= Orotalt =

God of pre-Islamic Arabia

According to the 5th century BCE Greek historian Herodotus, Orotalt (Ὀροτάλτ) was a god of pre-Islamic Arabia whom he identified with the Greek god Dionysus:
They believe in no other gods except Dionysus and the Heavenly Aphrodite; and they say that they wear their hair as Dionysus does his, cutting it round the head and shaving the temples. They call Dionysus, Orotalt; and Aphrodite, Alilat.

Also known as Đū Shará or Dusares (which means "Possessor of the (Mountain) Shara"), Orotalt was worshipped by the Nabataeans, Arabs who inhabited southern Jordan, Canaan and the northern part of Arabia.

== Etymology ==
Merriam-Webster's Encyclopedia of World Religions states that Orotalt is a phonetic transcription of the name of the sun god Ruḍā.
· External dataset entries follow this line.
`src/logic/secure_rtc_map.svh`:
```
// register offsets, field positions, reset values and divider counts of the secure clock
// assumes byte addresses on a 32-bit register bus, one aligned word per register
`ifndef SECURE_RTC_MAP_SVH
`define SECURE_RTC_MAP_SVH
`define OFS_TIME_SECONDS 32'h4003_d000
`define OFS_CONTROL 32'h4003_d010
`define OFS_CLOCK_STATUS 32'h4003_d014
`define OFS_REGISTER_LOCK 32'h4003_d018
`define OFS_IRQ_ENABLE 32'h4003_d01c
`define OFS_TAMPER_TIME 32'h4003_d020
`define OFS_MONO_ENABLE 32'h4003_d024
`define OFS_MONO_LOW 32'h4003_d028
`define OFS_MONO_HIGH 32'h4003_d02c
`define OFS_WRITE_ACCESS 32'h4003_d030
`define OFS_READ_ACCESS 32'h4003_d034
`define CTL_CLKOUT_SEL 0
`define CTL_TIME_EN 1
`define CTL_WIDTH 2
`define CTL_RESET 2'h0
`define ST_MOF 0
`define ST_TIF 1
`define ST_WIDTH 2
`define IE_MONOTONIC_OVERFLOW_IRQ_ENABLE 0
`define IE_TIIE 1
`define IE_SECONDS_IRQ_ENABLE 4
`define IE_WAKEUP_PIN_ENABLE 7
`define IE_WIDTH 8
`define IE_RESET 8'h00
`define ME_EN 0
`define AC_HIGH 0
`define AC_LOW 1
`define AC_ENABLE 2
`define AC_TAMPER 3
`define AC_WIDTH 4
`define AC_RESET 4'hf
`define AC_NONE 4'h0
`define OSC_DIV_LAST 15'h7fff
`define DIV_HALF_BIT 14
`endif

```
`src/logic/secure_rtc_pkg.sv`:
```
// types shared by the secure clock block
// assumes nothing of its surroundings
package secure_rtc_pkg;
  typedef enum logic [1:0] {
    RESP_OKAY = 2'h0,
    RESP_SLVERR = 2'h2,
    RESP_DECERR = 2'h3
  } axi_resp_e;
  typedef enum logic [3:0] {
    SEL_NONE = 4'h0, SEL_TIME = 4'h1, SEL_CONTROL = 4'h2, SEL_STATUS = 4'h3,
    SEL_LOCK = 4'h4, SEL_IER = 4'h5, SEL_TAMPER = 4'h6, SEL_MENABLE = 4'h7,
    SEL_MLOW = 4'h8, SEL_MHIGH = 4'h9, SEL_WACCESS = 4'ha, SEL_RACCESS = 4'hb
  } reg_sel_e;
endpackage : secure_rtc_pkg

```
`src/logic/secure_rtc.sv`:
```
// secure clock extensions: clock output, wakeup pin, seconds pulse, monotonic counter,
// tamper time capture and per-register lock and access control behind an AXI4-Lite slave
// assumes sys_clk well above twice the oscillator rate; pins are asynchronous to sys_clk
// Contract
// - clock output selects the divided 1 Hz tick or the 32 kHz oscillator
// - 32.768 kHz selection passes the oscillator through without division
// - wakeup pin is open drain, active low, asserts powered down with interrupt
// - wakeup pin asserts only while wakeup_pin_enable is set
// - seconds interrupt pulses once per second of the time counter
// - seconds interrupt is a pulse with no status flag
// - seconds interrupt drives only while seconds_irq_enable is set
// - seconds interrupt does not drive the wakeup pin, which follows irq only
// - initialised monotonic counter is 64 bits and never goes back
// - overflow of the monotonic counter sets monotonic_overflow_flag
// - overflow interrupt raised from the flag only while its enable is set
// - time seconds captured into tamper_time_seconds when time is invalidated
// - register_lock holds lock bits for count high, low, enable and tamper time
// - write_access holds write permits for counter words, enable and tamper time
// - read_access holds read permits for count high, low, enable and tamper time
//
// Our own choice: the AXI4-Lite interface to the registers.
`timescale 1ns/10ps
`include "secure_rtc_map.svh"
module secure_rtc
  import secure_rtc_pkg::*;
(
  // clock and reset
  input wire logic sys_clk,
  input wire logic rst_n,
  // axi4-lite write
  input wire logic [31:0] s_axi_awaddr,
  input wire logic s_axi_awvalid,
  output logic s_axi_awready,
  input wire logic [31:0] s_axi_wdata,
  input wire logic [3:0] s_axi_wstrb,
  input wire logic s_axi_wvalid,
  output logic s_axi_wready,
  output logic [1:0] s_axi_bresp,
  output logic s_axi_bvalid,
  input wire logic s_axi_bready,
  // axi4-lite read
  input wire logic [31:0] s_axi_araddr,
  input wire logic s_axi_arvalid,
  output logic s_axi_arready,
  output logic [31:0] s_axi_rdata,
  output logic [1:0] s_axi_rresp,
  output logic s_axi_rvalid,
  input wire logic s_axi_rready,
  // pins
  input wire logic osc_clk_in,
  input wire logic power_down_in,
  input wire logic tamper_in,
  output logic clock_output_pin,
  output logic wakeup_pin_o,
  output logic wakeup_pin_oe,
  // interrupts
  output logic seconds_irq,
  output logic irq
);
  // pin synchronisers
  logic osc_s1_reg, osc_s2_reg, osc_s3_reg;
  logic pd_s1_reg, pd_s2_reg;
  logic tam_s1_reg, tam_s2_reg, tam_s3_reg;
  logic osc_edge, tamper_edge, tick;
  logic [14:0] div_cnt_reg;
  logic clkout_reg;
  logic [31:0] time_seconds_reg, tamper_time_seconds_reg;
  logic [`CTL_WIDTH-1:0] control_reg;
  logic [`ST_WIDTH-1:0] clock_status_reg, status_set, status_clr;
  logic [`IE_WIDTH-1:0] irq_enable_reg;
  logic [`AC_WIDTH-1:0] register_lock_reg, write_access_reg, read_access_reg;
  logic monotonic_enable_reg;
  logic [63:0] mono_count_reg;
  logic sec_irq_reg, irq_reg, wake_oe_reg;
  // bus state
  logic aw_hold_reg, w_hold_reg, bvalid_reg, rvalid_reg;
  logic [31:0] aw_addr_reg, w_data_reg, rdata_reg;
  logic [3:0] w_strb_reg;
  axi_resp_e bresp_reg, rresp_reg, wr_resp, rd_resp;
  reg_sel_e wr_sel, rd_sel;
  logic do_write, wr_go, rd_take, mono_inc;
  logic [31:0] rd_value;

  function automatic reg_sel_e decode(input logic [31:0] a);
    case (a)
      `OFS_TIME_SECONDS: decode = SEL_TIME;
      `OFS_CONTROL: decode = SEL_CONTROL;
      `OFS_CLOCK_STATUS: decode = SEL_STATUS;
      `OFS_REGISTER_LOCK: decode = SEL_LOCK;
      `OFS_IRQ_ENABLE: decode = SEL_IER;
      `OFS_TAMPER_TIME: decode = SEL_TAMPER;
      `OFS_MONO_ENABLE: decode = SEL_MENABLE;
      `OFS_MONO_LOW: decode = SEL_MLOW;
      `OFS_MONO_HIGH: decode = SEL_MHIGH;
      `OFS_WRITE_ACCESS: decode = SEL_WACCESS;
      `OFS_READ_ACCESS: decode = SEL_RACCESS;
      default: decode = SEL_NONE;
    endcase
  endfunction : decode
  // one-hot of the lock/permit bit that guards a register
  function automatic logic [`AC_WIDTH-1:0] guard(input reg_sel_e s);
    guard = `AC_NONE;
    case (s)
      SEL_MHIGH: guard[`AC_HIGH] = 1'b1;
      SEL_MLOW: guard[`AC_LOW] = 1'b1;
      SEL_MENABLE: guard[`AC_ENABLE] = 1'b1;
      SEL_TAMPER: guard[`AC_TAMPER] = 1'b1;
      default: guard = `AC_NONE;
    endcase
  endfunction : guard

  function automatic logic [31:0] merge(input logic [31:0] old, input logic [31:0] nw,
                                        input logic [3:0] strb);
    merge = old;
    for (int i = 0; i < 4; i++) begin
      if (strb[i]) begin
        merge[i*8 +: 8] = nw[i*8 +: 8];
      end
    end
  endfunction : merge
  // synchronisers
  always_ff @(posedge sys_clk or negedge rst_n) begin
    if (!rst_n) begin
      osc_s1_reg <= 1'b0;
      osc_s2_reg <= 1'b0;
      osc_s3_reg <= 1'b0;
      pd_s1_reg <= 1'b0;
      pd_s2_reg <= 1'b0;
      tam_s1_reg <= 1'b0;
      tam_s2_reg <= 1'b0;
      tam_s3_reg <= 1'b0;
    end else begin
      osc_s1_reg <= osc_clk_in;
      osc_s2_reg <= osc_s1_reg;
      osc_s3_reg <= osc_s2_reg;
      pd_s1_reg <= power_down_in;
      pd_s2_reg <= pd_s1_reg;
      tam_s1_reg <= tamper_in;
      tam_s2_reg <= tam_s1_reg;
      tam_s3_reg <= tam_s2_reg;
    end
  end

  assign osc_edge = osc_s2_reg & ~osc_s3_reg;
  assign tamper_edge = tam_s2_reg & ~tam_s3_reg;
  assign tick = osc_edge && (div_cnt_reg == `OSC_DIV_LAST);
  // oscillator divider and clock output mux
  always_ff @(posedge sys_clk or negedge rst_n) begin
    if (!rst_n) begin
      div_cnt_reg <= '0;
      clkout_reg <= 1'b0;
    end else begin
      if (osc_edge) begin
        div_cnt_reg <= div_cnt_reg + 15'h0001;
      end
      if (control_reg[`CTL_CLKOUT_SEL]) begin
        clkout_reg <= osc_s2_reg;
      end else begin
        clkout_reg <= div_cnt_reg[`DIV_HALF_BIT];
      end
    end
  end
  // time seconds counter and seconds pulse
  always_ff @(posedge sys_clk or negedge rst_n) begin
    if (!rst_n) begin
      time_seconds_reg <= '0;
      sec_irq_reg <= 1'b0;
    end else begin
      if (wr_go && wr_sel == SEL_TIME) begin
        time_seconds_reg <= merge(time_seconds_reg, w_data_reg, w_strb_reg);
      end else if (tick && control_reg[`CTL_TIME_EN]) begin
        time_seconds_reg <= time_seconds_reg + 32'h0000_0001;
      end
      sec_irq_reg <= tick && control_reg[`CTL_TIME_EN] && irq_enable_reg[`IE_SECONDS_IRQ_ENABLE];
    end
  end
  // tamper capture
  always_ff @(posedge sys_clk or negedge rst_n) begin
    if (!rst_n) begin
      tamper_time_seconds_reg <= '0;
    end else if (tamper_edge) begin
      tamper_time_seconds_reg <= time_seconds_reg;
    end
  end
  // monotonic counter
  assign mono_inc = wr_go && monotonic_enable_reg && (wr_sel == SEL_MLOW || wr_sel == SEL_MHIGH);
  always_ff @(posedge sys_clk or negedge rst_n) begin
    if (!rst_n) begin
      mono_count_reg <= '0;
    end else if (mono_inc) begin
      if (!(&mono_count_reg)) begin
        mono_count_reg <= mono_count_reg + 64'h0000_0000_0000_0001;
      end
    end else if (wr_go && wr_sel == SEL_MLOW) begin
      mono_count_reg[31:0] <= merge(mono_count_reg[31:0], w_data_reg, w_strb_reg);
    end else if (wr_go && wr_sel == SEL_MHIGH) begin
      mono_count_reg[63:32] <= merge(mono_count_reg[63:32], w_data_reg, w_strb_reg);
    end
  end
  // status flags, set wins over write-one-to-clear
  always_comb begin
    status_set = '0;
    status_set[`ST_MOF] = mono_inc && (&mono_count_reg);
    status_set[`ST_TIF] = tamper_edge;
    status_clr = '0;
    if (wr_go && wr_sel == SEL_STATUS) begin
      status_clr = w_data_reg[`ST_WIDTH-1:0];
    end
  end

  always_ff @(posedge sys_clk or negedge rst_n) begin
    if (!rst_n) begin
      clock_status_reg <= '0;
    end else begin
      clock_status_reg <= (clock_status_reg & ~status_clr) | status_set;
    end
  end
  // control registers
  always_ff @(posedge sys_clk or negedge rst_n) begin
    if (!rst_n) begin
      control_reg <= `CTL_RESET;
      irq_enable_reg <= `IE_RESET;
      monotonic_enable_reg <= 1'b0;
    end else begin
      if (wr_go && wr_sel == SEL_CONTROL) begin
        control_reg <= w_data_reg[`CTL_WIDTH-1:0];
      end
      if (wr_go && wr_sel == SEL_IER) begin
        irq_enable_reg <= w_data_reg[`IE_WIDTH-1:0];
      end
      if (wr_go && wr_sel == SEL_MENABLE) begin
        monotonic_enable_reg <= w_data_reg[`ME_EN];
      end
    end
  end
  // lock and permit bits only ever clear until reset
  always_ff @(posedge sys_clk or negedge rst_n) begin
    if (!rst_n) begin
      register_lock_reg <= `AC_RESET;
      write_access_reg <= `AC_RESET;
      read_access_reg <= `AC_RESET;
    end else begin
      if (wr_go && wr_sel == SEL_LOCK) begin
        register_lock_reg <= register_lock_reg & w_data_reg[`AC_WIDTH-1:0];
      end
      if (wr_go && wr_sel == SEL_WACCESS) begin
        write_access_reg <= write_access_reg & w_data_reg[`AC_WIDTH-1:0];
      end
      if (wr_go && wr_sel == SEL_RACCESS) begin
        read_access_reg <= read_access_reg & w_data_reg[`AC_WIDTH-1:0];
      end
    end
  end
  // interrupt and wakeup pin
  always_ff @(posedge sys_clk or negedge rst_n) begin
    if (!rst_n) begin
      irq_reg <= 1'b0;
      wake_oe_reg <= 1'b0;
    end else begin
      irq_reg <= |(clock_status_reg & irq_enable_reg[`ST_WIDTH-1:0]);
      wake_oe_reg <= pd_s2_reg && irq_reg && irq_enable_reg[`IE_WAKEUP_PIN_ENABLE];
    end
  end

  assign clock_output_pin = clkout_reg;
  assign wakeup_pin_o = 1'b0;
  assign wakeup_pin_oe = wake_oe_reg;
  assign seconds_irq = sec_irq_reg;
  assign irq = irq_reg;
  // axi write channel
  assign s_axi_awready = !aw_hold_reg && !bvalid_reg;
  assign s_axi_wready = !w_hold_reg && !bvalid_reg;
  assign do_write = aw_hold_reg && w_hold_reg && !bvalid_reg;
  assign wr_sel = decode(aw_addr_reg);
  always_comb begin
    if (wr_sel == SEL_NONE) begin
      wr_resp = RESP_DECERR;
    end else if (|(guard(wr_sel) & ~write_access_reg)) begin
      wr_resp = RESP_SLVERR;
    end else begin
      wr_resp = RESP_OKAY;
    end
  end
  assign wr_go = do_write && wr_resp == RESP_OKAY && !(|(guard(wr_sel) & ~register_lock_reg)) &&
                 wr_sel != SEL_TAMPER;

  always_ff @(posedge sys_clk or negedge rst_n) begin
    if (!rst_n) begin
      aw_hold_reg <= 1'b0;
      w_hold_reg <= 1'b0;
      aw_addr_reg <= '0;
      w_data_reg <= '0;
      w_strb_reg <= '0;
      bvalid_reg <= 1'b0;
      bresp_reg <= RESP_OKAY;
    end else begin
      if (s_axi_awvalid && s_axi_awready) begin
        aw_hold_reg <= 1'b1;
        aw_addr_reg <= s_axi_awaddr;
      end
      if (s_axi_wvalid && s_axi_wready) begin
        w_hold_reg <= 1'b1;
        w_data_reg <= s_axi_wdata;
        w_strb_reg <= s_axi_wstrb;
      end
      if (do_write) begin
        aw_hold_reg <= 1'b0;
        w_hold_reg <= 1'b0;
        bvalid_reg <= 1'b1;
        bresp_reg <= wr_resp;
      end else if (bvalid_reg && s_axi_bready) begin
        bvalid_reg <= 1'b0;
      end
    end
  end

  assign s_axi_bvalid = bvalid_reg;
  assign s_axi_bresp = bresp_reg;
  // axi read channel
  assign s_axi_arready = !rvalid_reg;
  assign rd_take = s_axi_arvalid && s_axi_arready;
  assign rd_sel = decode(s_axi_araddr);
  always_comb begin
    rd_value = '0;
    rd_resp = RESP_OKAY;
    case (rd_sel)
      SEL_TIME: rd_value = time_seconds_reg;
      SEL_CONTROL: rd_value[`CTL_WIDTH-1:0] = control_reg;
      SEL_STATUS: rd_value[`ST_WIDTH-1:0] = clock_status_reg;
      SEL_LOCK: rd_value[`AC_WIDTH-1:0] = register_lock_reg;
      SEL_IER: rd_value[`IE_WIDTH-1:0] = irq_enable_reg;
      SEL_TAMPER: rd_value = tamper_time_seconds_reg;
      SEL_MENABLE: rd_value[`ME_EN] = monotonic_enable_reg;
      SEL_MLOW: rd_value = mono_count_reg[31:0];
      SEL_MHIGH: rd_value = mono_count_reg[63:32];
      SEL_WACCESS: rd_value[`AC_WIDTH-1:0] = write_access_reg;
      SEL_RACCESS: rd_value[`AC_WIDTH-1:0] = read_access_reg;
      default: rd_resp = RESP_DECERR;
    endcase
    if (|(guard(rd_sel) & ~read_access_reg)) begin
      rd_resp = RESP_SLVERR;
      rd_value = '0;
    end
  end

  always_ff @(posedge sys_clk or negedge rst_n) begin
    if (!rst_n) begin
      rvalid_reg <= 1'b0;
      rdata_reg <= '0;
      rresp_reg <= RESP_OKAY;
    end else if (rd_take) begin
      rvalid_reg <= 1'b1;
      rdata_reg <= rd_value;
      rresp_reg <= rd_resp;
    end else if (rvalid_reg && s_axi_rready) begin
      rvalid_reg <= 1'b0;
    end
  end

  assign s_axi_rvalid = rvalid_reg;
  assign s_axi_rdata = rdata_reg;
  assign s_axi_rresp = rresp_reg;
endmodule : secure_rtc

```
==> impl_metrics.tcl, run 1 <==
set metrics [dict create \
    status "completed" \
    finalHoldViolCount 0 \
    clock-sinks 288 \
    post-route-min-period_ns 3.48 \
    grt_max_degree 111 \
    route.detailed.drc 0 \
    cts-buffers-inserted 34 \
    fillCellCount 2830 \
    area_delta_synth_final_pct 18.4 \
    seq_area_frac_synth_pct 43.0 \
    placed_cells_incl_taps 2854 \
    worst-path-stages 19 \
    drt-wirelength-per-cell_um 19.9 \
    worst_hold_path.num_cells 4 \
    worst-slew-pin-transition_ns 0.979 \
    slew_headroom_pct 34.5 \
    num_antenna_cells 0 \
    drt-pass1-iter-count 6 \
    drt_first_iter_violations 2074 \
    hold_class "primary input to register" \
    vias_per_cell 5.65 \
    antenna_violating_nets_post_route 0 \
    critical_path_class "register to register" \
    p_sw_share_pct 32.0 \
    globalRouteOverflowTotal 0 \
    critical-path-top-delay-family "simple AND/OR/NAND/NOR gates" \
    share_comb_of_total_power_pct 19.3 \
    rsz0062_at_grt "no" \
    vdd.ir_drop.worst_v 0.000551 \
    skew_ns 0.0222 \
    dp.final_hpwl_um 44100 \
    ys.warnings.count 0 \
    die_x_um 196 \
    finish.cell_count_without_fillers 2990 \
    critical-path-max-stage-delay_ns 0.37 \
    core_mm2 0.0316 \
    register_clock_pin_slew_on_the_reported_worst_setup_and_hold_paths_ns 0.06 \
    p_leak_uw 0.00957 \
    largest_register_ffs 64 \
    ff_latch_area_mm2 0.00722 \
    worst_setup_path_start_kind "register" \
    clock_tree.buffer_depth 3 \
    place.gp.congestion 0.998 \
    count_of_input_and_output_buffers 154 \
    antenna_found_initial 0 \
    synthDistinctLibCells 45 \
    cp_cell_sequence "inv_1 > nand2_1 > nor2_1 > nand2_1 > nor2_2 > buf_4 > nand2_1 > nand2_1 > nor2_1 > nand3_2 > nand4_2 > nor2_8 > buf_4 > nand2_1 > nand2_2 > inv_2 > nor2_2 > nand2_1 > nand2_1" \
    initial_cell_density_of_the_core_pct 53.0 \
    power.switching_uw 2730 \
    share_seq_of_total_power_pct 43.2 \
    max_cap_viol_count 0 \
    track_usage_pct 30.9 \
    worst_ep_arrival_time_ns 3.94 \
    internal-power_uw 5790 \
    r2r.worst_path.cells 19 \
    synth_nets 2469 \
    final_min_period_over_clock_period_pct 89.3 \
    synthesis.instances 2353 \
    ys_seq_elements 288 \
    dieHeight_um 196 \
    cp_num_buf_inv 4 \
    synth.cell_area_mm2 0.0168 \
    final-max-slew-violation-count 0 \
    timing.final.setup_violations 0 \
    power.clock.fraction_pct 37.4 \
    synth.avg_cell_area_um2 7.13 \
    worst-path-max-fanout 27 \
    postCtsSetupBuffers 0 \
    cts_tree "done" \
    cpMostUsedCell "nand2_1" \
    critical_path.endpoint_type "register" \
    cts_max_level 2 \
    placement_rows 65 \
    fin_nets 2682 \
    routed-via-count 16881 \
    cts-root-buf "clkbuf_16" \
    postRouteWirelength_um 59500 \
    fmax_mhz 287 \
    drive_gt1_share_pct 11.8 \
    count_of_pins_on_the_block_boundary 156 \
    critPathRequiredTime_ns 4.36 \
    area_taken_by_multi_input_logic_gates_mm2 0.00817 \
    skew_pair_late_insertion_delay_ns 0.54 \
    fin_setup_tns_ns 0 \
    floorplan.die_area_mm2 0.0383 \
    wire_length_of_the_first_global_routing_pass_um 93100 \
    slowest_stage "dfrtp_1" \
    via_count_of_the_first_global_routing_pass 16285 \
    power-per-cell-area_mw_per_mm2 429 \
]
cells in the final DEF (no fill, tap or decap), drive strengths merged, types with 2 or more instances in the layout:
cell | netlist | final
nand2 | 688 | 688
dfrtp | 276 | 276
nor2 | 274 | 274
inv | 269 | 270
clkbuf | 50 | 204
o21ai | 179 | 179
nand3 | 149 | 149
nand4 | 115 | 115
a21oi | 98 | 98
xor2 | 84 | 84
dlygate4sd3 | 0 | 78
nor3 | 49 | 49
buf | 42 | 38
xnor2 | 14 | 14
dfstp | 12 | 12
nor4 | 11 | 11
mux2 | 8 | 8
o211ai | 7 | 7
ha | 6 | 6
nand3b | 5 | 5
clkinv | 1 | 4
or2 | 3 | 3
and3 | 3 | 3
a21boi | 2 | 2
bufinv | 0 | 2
Brewer's Dictionary of Phrase and Fable derives it from a corruption of Allāh ta'āla ("God Exalted"). The transcription from Allāh ta'āla to Orotalt can be explained thus: The Semitic 'l' is commonly equated with 'r' in Greek, and vice versa. For example, the word "river" is Nahr in Arabic, Nehar in Hebrew and Nahal in other Semitic languages, which was likely transcribed as Νεῖλος in Greek (as in the Nile river).